Researchers noticed in Timothy’s case in the past seven years is that only traces of the viral genetic material were found, none of which seemed to be able to replicate.

Doctors monitored Timothy for seven years from 2008 and noticed that only traces of the viral genetic material of HIV were found in his body, none of which were capable of replicating.

Researchers discovered that the bone marrow donor had a unique genetic mutation called CCR5 delta 32, which made his blood cells immune to HIV and thereby preventing the entry of the virus.

Since then, several have tried to replicate the results but to no avail, until now.

Case 2: The London patient

The human immunodeficiency virus (HIV) can be transmitted in several ways. Infected needles, blood and blood particles (in rare cases), sexual contact are some of the primary ways this occurs. When an individual is infected with HIV, the virus starts replicating in the body and begins to attack their immune system. Eventually, the immune system becomes so weakened that it develops AIDS (Acquired Immuno Deficiency Syndrome).

When there is a full-blown onset of AIDS, the person’s immune system cannot defend itself even against some of the most common diseases and infections, the result of which people usually succumb.

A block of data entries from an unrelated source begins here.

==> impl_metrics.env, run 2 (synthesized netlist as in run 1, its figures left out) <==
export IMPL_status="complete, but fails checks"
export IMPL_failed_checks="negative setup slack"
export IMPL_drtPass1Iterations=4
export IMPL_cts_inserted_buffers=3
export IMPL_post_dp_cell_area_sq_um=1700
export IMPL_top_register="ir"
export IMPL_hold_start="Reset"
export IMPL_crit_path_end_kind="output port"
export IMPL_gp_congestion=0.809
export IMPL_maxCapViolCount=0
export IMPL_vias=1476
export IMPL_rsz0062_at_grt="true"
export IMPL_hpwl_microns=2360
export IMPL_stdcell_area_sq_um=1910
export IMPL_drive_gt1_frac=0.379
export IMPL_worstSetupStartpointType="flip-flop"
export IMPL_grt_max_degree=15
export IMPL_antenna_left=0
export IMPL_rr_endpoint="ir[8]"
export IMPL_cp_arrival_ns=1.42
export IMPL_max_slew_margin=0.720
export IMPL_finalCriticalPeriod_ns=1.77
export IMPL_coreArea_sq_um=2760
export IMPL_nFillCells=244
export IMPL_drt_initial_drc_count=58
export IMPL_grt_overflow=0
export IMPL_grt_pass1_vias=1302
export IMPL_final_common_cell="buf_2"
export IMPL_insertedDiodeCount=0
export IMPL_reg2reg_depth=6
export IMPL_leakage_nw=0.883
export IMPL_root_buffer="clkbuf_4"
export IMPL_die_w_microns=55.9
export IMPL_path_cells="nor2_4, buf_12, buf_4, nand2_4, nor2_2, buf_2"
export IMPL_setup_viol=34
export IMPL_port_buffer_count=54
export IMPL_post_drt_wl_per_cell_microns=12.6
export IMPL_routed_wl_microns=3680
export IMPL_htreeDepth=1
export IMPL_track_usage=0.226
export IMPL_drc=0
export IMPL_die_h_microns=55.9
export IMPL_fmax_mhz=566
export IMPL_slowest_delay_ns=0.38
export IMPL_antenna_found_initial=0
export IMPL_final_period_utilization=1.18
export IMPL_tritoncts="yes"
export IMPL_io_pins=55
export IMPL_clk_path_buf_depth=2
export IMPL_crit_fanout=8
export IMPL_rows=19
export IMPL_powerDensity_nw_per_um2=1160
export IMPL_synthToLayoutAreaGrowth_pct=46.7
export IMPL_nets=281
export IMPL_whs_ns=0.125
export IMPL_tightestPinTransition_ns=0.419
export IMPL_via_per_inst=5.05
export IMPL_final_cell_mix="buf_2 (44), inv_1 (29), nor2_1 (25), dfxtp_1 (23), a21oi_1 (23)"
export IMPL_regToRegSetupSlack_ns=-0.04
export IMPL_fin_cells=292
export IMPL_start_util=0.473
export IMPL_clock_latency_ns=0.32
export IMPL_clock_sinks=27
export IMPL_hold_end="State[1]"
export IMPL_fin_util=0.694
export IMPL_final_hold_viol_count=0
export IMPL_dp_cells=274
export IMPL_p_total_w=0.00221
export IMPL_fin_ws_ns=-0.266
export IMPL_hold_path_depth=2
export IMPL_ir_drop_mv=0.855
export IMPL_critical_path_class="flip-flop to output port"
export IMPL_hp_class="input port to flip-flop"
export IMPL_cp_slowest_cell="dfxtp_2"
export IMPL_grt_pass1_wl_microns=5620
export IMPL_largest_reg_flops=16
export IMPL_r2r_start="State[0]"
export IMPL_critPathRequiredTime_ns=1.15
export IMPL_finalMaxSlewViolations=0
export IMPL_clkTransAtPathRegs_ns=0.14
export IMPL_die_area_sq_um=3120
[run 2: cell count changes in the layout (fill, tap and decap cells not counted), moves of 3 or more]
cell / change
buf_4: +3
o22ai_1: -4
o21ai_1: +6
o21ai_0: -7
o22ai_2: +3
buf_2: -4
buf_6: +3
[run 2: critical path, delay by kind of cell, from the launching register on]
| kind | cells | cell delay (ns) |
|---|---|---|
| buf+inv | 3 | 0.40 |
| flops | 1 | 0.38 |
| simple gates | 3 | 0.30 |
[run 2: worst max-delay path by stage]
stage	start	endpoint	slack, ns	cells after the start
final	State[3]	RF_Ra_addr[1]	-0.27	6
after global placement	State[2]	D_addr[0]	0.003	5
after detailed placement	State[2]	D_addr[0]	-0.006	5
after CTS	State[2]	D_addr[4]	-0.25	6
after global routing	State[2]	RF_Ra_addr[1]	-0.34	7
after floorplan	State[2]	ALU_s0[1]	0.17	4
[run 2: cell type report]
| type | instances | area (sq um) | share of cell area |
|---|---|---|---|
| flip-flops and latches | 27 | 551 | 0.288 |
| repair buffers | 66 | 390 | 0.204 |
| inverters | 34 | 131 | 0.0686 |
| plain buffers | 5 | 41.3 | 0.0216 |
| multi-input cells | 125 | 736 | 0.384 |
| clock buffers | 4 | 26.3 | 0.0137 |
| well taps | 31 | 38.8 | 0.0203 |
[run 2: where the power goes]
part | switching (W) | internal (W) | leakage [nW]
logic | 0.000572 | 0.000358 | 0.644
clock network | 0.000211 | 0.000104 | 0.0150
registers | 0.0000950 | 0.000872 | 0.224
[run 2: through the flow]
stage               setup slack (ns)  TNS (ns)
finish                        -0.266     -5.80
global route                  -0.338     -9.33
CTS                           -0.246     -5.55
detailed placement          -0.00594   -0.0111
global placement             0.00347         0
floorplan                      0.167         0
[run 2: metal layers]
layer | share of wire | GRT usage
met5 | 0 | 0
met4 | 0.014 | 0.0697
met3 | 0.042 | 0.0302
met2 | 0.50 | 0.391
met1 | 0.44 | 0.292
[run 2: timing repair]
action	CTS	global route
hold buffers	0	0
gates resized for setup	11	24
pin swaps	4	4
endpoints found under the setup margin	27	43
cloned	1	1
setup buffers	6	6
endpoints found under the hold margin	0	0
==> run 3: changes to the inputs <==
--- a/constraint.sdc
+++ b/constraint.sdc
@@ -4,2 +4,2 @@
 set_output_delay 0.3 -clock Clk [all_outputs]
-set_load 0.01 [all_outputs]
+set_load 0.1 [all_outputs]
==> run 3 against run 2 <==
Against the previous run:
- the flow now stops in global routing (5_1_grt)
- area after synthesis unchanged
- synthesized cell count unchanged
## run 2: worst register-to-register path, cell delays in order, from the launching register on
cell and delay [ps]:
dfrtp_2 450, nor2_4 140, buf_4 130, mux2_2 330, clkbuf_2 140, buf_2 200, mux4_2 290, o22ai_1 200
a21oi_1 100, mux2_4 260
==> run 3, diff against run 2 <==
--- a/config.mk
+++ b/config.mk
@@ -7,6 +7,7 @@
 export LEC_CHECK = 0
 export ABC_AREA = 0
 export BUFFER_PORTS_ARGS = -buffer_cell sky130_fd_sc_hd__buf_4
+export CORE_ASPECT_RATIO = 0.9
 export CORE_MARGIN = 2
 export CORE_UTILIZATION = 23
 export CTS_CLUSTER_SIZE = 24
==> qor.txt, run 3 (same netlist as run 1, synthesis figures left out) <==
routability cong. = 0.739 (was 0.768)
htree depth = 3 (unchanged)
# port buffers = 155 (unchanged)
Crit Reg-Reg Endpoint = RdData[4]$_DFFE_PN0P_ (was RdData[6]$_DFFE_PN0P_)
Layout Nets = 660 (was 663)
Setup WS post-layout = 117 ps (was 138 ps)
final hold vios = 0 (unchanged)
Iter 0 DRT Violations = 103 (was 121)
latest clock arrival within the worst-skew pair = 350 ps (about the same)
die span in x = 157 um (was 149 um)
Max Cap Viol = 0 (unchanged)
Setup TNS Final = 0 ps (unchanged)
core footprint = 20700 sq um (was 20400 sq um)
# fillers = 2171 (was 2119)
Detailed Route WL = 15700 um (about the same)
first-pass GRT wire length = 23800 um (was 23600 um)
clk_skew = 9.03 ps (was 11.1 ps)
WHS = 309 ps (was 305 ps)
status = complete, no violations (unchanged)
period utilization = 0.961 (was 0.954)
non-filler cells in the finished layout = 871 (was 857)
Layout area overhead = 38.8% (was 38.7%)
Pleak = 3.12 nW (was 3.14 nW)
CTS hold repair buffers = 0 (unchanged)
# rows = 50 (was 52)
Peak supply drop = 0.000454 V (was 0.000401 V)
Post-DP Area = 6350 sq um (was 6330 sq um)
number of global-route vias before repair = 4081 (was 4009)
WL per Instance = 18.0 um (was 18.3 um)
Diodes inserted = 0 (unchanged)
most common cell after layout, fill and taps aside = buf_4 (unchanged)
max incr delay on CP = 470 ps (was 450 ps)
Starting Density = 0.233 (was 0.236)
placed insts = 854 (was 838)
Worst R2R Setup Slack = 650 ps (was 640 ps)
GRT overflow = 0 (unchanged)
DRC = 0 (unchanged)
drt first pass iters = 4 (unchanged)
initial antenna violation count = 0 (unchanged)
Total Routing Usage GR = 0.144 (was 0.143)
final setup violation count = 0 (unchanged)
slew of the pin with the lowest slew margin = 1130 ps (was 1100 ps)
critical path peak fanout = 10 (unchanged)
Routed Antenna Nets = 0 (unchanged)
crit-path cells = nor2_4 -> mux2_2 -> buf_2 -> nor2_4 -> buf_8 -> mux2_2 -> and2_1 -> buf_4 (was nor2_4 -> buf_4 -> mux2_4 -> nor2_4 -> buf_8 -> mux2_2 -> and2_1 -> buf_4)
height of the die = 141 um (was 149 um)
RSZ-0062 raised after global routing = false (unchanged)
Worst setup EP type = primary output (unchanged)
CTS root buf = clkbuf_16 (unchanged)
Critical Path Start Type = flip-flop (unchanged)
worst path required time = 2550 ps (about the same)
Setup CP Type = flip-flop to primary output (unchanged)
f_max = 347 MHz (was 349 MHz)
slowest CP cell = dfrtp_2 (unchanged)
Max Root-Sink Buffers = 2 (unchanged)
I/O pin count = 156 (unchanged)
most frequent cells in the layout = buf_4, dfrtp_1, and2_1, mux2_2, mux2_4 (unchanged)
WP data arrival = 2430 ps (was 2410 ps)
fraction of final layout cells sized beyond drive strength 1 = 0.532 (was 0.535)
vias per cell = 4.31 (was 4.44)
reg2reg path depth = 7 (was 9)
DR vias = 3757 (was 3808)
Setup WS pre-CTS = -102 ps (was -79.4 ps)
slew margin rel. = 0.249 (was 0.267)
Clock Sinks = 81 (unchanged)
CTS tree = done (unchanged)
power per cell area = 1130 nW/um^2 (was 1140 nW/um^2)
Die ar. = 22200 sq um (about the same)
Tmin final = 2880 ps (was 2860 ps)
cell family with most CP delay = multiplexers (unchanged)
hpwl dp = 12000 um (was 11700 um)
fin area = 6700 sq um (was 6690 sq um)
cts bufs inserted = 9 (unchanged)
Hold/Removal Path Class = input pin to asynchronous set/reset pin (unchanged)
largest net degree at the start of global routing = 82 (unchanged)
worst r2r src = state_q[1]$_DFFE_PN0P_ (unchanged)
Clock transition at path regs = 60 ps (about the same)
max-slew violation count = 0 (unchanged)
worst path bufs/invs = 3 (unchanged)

When Antiretroviral (ARV) medicines are administered to HIV patients, which it helps keep the virus at bay. These drugs essentially suppress HIV infection but cannot get rid of the virus entirely.

The London patient was started on ARV in 2012, after he was diagnosed with the infection years prior. He was diagnosed with Hodgkins’s lymphoma and underwent a stem cell transplants in 2016 and was continued on ARVs for 16 months. Doctors have been monitoring him since and noticed that the virus has been in remission in this patient’s case for nearly 18 months, that is, hardly any traces of the HIV virus were found in his body.

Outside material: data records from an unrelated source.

**src/rtl/serial_pattern_tx.sv**
```systemverilog
`default_nettype none
// ============================================================================
// Module   : serial_pattern_tx
// Function : Latches an N-bit pattern on start and shifts it out MSB-first,
//            repeating it repeat_cnt+1 times with a GAP-cycle idle gap.
// Revision : 1.0  initial release
// ============================================================================
module serial_pattern_tx #(
  parameter int N   = 8,
  parameter int GAP = 2
) (
  input  logic         clk,
  input  logic         rst,
  input  logic         start,
  input  logic [N-1:0] data,
  input  logic [3:0]   repeat_cnt,
  output logic         a,
  output logic         a_valid,
  output logic         busy,
  output logic         done
);

  localparam int BW = $clog2(N);
  localparam int GW = (GAP > 1) ? $clog2(GAP) : 1;
  localparam logic [BW-1:0] LAST_BIT = BW'(N - 1);
  localparam logic [GW-1:0] GAP_LOAD = GW'((GAP > 0) ? GAP - 1 : 0);

  typedef enum logic [1:0] {
    S_IDLE = 2'd0,
    S_SEND = 2'd1,
    S_GAP  = 2'd2
  } state_t;

  state_t         state;
  logic [N-1:0]   pattern;
  logic [N-1:0]   shreg;
  logic [BW-1:0]  bit_cnt;
  logic [GW-1:0]  gap_cnt;
  logic [3:0]     rep;

  // shreg holds the bits still to be sent, aligned to its MSB; a always
  // carries the bit currently on the line, so bit_cnt counts bits remaining.
  always_ff @(posedge clk) begin
    if (!rst) begin
      state   <= S_IDLE;
      pattern <= '0;
      shreg   <= '0;
      bit_cnt <= '0;
      gap_cnt <= '0;
      rep     <= '0;
      a       <= 1'b0;
      a_valid <= 1'b0;
      busy    <= 1'b0;
      done    <= 1'b0;
    end else begin
      done <= 1'b0;
      case (state)
        S_IDLE: begin
          if (start) begin
            pattern <= data;
            shreg   <= {data[N-2:0], 1'b0};
            rep     <= repeat_cnt;
            bit_cnt <= LAST_BIT;
            a       <= data[N-1];
            a_valid <= 1'b1;
            busy    <= 1'b1;
            state   <= S_SEND;
          end
        end

        S_SEND: begin
          if (bit_cnt != '0) begin
            a       <= shreg[N-1];
            shreg   <= {shreg[N-2:0], 1'b0};
            bit_cnt <= bit_cnt - BW'(1);
          end else if (rep == 4'd0) begin
            a       <= 1'b0;
            a_valid <= 1'b0;
            busy    <= 1'b0;
            done    <= 1'b1;
            state   <= S_IDLE;
          end else begin
            rep <= rep - 4'd1;
            if (GAP > 0) begin
              a       <= 1'b0;
              a_valid <= 1'b0;
              gap_cnt <= GAP_LOAD;
              state   <= S_GAP;
            end else begin
              // back-to-back: next frame's MSB follows the last bit directly
              a       <= pattern[N-1];
              shreg   <= {pattern[N-2:0], 1'b0};
              bit_cnt <= LAST_BIT;
            end
          end
        end

        S_GAP: begin
          if (gap_cnt != '0) begin
            gap_cnt <= gap_cnt - GW'(1);
          end else begin
            a       <= pattern[N-1];
            shreg   <= {pattern[N-2:0], 1'b0};
            bit_cnt <= LAST_BIT;
            a_valid <= 1'b1;
            state   <= S_SEND;
          end
        end

        default: begin
          state <= S_IDLE;
        end
      endcase
    end
  end

endmodule
`default_nettype wire

```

Dr Pradeep of YRG Care Hospital in Chennai, which works with HIV/AIDS patients, however, says this treatment cannot be considered a cure.

“The two individuals developed an aggressive malignancy, which left the doctors with no choice but to facilitate a bone marrow transplant. And since they knew that certain individuals with a genetic mutation that made them less vulnerable to HIV/AIDS, they used the bone marrow of such individuals to potentially “cure” the virus,” he explained.